#### [Data excerpts]
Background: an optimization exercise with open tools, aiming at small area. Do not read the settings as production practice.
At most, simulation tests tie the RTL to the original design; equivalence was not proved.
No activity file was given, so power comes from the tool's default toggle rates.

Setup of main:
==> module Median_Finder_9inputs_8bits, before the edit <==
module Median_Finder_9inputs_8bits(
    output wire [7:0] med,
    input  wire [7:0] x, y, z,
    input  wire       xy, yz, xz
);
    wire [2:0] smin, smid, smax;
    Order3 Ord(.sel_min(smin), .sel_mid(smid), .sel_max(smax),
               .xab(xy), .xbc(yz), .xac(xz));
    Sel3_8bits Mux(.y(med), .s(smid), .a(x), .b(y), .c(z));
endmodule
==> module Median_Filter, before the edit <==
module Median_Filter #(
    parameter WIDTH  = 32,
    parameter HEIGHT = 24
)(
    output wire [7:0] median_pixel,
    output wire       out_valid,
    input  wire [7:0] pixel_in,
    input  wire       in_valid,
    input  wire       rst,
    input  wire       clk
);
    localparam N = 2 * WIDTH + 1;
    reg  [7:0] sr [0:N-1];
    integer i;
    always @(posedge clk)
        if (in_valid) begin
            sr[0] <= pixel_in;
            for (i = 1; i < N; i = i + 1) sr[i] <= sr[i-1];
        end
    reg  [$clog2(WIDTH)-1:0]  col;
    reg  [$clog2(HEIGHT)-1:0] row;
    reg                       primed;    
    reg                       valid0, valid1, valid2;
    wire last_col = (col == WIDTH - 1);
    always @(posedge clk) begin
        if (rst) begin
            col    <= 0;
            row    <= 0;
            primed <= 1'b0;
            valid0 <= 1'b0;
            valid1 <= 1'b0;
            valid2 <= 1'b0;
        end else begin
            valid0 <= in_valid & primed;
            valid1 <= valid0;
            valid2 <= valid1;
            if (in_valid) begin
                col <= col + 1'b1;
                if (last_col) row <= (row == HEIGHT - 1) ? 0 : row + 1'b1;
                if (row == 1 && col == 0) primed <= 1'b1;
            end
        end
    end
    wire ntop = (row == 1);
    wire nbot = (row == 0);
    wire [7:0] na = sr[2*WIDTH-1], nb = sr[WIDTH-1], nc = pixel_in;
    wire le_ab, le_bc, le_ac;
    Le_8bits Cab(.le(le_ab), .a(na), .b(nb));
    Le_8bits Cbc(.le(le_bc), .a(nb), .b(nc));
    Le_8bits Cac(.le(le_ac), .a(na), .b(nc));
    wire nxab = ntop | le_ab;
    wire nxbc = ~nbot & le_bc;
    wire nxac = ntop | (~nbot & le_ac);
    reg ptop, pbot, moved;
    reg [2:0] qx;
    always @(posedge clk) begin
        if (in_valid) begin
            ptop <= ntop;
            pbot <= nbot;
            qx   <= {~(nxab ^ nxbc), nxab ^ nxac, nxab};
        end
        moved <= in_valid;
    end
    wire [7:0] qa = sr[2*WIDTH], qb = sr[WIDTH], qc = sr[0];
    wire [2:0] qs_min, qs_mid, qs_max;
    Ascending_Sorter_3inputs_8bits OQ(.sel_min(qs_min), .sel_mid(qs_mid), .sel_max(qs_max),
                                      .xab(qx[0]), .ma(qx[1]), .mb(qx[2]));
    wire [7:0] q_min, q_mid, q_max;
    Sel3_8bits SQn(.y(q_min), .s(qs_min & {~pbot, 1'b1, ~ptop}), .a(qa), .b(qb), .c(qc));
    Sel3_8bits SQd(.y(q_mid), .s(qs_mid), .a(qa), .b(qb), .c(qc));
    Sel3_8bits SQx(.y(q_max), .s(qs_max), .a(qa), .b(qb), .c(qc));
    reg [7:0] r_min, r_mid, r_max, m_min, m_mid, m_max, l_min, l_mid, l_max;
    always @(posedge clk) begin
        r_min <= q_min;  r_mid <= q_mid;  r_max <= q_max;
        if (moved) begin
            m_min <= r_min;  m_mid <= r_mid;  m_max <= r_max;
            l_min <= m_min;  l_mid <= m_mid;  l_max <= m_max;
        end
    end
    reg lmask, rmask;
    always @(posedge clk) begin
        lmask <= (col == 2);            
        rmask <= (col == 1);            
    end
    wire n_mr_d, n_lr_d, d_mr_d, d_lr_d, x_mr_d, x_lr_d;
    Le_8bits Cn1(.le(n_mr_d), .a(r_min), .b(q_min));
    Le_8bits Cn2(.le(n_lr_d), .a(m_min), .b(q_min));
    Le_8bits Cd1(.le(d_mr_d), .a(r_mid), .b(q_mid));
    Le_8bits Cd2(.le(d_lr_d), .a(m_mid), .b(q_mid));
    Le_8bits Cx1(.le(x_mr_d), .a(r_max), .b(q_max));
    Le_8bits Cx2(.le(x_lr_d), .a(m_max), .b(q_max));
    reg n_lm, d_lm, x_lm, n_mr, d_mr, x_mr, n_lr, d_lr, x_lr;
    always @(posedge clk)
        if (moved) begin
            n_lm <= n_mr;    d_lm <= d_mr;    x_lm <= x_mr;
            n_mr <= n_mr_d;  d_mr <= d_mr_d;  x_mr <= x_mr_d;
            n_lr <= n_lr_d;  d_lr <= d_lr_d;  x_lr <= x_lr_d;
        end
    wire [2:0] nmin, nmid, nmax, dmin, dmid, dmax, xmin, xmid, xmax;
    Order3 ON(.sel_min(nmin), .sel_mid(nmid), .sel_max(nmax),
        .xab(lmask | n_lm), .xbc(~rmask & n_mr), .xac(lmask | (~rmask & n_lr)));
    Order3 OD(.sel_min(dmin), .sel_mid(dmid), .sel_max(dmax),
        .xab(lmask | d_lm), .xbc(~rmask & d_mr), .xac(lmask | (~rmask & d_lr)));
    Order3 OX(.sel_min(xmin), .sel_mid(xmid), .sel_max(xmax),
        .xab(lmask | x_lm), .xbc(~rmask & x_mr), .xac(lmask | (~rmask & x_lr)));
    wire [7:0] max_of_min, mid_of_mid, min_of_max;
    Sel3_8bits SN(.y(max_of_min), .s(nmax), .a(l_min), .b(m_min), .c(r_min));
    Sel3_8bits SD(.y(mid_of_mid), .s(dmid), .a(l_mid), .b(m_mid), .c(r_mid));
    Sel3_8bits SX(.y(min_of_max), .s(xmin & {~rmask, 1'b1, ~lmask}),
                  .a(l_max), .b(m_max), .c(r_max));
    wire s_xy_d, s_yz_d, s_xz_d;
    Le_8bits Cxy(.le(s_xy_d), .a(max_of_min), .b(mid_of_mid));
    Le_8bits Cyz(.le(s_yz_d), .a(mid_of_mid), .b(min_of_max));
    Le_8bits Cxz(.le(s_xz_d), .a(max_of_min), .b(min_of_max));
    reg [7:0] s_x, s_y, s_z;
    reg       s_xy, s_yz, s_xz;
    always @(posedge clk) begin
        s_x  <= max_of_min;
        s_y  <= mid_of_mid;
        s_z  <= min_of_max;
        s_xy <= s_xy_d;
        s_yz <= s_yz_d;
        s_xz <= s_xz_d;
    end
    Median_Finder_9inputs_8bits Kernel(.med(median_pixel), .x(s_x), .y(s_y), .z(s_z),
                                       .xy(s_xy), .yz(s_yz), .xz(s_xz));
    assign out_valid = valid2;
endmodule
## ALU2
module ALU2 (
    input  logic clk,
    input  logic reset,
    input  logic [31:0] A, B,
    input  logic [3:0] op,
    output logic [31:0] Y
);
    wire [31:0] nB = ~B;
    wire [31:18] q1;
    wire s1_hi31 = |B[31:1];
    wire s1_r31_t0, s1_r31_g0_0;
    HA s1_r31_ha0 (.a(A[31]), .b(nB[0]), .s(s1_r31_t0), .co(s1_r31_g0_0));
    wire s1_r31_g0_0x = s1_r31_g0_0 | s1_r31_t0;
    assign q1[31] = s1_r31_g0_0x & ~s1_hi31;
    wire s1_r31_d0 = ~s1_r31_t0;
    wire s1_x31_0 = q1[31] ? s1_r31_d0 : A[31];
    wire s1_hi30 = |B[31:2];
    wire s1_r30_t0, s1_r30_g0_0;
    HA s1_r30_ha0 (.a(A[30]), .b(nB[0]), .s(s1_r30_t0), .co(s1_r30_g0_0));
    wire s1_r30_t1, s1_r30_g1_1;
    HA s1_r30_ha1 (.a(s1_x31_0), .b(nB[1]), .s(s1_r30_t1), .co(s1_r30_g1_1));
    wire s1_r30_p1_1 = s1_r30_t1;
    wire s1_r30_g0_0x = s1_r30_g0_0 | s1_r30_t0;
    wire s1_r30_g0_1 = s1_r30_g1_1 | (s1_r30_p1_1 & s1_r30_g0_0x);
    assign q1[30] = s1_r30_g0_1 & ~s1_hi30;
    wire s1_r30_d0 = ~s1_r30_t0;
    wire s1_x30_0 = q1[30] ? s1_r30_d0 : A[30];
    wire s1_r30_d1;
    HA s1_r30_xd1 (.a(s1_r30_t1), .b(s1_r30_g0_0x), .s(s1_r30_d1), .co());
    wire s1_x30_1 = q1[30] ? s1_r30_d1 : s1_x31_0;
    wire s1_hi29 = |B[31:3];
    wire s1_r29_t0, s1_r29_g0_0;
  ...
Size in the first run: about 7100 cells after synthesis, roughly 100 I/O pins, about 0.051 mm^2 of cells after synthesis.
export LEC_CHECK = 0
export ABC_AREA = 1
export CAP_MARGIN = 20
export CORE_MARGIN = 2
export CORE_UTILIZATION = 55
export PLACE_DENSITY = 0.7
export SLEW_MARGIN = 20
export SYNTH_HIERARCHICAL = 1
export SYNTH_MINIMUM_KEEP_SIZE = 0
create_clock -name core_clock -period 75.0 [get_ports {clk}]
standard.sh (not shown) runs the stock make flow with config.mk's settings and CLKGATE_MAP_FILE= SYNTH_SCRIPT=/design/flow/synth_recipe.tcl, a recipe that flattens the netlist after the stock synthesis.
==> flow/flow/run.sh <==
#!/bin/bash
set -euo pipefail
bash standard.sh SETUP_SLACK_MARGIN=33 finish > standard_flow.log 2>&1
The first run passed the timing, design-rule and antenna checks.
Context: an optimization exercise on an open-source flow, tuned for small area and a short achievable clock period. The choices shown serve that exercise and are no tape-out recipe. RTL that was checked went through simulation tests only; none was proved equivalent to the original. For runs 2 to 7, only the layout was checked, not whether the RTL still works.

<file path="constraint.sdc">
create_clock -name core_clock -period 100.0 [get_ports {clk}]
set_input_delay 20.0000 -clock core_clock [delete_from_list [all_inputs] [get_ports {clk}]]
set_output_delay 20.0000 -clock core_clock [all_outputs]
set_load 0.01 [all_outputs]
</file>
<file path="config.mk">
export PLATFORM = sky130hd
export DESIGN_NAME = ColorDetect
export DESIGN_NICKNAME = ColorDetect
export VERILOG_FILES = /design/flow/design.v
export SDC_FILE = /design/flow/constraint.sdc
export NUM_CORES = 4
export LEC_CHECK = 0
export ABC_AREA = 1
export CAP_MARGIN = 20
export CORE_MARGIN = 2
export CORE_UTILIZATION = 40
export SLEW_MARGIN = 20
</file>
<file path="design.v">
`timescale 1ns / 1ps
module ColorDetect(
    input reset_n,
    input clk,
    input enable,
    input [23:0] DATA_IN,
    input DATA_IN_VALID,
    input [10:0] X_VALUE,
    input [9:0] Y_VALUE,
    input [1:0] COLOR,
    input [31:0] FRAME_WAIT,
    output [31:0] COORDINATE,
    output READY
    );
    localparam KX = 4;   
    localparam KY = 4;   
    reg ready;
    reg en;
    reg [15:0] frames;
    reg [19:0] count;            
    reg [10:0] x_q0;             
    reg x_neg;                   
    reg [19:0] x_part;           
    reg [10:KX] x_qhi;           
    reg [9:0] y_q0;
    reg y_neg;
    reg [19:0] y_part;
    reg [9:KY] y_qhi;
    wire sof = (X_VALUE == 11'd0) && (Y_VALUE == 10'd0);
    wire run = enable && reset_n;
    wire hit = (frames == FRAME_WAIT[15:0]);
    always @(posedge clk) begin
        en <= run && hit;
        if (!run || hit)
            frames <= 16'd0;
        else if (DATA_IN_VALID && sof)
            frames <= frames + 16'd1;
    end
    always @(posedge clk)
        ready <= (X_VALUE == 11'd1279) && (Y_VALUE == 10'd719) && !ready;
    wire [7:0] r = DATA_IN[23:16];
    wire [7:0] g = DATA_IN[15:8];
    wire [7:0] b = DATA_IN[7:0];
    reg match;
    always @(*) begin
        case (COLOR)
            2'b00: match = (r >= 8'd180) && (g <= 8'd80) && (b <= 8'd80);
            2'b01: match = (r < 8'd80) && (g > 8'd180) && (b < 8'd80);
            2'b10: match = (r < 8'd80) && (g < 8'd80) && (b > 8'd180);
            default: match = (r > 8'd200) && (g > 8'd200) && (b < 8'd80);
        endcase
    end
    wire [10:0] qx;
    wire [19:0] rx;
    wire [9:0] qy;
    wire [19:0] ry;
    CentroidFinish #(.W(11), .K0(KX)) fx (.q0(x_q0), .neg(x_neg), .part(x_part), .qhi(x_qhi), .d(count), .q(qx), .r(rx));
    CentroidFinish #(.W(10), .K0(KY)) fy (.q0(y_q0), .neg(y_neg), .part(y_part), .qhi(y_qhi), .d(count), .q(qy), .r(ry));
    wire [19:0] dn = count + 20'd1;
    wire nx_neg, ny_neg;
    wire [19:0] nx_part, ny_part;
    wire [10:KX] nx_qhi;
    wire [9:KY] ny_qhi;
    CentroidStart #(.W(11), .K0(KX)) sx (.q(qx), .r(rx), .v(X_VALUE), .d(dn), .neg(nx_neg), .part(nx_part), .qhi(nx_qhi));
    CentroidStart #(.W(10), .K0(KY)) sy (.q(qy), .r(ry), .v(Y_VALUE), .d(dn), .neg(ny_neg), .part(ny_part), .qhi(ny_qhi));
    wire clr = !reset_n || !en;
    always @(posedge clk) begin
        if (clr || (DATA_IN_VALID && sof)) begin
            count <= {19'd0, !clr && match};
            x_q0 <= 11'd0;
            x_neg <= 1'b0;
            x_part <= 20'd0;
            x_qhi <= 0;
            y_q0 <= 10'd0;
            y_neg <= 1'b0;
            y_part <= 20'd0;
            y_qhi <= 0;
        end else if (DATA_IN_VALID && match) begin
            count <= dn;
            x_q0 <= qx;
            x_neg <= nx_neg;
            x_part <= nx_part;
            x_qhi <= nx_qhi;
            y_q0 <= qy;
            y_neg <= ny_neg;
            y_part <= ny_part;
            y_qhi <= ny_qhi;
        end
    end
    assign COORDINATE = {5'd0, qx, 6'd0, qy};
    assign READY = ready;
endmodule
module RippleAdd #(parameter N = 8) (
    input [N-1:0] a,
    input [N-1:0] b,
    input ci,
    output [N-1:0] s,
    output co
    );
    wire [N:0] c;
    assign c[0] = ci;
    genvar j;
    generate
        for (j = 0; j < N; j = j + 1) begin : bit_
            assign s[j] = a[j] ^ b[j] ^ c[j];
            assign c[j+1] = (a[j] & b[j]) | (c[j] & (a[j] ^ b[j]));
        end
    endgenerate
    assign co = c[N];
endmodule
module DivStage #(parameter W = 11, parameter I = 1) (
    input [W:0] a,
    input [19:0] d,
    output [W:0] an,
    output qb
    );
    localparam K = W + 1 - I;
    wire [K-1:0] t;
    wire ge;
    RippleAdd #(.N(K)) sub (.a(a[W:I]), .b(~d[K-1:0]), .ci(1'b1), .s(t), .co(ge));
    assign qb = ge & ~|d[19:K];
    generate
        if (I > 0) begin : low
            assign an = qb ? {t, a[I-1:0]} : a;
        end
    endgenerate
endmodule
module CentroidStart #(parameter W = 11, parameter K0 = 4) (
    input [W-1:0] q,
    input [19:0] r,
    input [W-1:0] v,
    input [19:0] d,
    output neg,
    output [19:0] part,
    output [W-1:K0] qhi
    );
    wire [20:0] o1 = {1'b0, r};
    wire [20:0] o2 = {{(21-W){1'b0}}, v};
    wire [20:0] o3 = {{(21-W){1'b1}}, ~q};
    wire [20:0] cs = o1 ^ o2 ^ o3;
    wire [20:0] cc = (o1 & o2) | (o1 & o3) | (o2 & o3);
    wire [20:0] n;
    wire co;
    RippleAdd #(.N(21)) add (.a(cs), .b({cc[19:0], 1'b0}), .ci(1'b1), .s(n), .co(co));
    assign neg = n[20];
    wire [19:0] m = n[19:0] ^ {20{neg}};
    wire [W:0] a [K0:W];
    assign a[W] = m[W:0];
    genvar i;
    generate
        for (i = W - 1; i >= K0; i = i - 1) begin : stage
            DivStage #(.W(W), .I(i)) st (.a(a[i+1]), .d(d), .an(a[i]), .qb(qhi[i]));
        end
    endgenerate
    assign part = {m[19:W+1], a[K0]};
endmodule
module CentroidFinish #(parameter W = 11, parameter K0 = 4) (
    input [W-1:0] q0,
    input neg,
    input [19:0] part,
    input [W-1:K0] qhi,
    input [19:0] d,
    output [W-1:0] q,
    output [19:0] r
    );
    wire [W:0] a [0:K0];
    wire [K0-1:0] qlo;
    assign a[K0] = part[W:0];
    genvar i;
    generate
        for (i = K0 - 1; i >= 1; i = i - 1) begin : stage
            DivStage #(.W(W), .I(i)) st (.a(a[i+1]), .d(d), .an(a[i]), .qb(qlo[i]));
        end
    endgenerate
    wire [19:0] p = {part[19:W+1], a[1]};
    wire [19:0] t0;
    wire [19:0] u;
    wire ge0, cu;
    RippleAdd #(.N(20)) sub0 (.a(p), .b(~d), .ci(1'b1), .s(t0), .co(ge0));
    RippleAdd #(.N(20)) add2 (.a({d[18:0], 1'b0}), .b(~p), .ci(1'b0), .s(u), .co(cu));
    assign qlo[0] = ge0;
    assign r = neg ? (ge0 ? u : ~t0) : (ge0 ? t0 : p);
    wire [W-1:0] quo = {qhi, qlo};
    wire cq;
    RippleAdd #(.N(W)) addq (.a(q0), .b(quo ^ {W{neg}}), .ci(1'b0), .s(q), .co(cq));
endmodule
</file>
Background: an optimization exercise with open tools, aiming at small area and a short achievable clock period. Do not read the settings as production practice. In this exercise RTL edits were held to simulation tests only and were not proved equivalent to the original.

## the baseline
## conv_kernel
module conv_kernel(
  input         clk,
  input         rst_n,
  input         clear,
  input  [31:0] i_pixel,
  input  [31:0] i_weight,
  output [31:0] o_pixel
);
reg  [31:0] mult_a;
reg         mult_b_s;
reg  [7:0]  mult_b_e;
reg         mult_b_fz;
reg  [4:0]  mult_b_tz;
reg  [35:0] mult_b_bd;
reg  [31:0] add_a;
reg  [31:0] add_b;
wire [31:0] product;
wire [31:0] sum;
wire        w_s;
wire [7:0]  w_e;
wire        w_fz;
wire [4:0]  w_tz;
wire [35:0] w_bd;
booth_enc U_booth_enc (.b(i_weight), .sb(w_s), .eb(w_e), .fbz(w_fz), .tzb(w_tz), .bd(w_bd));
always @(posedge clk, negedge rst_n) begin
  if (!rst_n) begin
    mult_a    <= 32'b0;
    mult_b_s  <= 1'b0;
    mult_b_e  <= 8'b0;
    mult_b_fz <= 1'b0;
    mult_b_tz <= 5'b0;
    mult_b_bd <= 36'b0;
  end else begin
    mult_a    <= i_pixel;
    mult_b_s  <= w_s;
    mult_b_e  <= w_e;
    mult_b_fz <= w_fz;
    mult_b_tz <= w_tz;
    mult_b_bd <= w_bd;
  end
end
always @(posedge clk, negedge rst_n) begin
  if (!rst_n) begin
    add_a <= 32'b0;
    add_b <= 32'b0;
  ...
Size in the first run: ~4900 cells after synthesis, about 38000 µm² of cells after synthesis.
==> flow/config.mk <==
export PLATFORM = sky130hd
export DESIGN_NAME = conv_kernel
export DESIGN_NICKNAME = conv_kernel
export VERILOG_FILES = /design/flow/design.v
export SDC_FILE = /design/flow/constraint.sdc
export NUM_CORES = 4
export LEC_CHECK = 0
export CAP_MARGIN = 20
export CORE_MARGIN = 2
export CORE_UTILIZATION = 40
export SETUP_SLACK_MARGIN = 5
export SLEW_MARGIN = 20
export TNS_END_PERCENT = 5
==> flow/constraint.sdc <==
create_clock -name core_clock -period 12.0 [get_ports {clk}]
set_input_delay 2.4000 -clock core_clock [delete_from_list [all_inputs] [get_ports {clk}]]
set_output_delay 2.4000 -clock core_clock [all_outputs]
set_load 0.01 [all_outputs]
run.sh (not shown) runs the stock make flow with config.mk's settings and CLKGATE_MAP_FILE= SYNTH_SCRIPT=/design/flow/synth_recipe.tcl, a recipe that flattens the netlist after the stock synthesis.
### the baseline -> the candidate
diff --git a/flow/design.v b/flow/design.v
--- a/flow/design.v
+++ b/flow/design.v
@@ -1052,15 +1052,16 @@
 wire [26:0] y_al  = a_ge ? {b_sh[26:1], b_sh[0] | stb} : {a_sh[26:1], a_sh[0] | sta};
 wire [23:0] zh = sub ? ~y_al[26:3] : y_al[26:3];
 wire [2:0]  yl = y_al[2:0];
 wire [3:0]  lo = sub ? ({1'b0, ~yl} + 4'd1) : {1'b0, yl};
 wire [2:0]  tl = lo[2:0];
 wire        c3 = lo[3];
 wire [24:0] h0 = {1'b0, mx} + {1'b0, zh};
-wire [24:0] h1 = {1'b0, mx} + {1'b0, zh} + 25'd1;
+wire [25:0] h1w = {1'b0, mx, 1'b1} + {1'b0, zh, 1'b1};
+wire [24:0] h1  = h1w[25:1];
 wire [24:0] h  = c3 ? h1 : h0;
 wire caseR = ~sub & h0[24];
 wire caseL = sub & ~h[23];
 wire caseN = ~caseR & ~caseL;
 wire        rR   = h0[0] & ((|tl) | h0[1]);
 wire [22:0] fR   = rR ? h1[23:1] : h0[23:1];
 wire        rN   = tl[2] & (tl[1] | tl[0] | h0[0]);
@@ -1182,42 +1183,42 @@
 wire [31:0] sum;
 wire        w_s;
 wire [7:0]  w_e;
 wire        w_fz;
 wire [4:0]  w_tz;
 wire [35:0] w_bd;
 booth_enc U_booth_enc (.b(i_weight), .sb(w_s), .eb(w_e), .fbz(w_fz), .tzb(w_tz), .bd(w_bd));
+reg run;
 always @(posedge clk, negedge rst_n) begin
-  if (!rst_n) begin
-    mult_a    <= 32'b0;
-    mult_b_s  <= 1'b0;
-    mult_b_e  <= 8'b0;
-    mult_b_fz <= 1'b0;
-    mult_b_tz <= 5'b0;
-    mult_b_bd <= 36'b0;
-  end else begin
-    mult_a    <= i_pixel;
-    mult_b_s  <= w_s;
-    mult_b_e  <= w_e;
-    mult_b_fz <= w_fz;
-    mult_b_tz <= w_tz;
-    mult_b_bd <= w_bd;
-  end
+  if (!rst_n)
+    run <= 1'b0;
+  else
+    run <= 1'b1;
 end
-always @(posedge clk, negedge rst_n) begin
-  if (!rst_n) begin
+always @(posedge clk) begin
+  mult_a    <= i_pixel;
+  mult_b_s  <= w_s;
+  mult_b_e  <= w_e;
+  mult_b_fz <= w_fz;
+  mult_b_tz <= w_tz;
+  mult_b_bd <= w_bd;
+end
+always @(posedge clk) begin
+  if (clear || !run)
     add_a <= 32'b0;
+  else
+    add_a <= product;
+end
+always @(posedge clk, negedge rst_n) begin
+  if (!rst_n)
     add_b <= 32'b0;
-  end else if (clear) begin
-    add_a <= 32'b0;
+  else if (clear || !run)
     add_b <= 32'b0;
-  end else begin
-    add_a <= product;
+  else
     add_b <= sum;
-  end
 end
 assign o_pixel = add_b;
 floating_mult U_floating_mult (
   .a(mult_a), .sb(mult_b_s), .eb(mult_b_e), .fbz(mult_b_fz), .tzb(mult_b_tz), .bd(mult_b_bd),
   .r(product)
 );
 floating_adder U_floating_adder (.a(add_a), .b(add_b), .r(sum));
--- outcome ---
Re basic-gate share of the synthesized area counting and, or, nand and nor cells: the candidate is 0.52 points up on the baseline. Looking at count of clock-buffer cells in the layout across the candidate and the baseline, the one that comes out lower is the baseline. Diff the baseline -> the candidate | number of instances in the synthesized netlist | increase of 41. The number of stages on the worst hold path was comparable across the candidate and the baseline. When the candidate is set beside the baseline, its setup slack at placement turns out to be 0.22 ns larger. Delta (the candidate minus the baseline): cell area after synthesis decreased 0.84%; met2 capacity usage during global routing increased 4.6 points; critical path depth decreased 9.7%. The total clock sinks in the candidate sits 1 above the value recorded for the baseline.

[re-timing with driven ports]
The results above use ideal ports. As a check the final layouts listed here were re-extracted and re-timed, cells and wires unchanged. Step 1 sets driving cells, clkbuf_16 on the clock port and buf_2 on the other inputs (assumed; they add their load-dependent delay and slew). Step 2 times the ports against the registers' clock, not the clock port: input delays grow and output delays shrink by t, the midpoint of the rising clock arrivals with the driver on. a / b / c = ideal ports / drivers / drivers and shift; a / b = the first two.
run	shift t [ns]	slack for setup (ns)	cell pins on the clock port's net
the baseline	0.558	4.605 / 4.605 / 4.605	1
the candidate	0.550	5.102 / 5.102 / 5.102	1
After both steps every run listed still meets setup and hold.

#### [What is expected]
Within the listing above, locate the line containing "(.a(A[31]), .b(nB[0]), .s(s1_r31_t0), .co(s1_r31_g0_0));" and the line containing "bash standard.sh SETUP_SLACK_MARGIN=33". Reproduce those two lines and all lines between them exactly, with nothing added.

#### [Answer for the task]
    HA s1_r31_ha0 (.a(A[31]), .b(nB[0]), .s(s1_r31_t0), .co(s1_r31_g0_0));
    wire s1_r31_g0_0x = s1_r31_g0_0 | s1_r31_t0;
    assign q1[31] = s1_r31_g0_0x & ~s1_hi31;
    wire s1_r31_d0 = ~s1_r31_t0;
    wire s1_x31_0 = q1[31] ? s1_r31_d0 : A[31];
    wire s1_hi30 = |B[31:2];
    wire s1_r30_t0, s1_r30_g0_0;
    HA s1_r30_ha0 (.a(A[30]), .b(nB[0]), .s(s1_r30_t0), .co(s1_r30_g0_0));
    wire s1_r30_t1, s1_r30_g1_1;
    HA s1_r30_ha1 (.a(s1_x31_0), .b(nB[1]), .s(s1_r30_t1), .co(s1_r30_g1_1));
    wire s1_r30_p1_1 = s1_r30_t1;
    wire s1_r30_g0_0x = s1_r30_g0_0 | s1_r30_t0;
    wire s1_r30_g0_1 = s1_r30_g1_1 | (s1_r30_p1_1 & s1_r30_g0_0x);
    assign q1[30] = s1_r30_g0_1 & ~s1_hi30;
    wire s1_r30_d0 = ~s1_r30_t0;
    wire s1_x30_0 = q1[30] ? s1_r30_d0 : A[30];
    wire s1_r30_d1;
    HA s1_r30_xd1 (.a(s1_r30_t1), .b(s1_r30_g0_0x), .s(s1_r30_d1), .co());
    wire s1_x30_1 = q1[30] ? s1_r30_d1 : s1_x31_0;
    wire s1_hi29 = |B[31:3];
    wire s1_r29_t0, s1_r29_g0_0;
  ...
Size in the first run: about 7100 cells after synthesis, roughly 100 I/O pins, about 0.051 mm^2 of cells after synthesis.
export LEC_CHECK = 0
export ABC_AREA = 1
export CAP_MARGIN = 20
export CORE_MARGIN = 2
export CORE_UTILIZATION = 55
export PLACE_DENSITY = 0.7
export SLEW_MARGIN = 20
export SYNTH_HIERARCHICAL = 1
export SYNTH_MINIMUM_KEEP_SIZE = 0
create_clock -name core_clock -period 75.0 [get_ports {clk}]
standard.sh (not shown) runs the stock make flow with config.mk's settings and CLKGATE_MAP_FILE= SYNTH_SCRIPT=/design/flow/synth_recipe.tcl, a recipe that flattens the netlist after the stock synthesis.
==> flow/flow/run.sh <==
#!/bin/bash
set -euo pipefail
bash standard.sh SETUP_SLACK_MARGIN=33 finish > standard_flow.log 2>&1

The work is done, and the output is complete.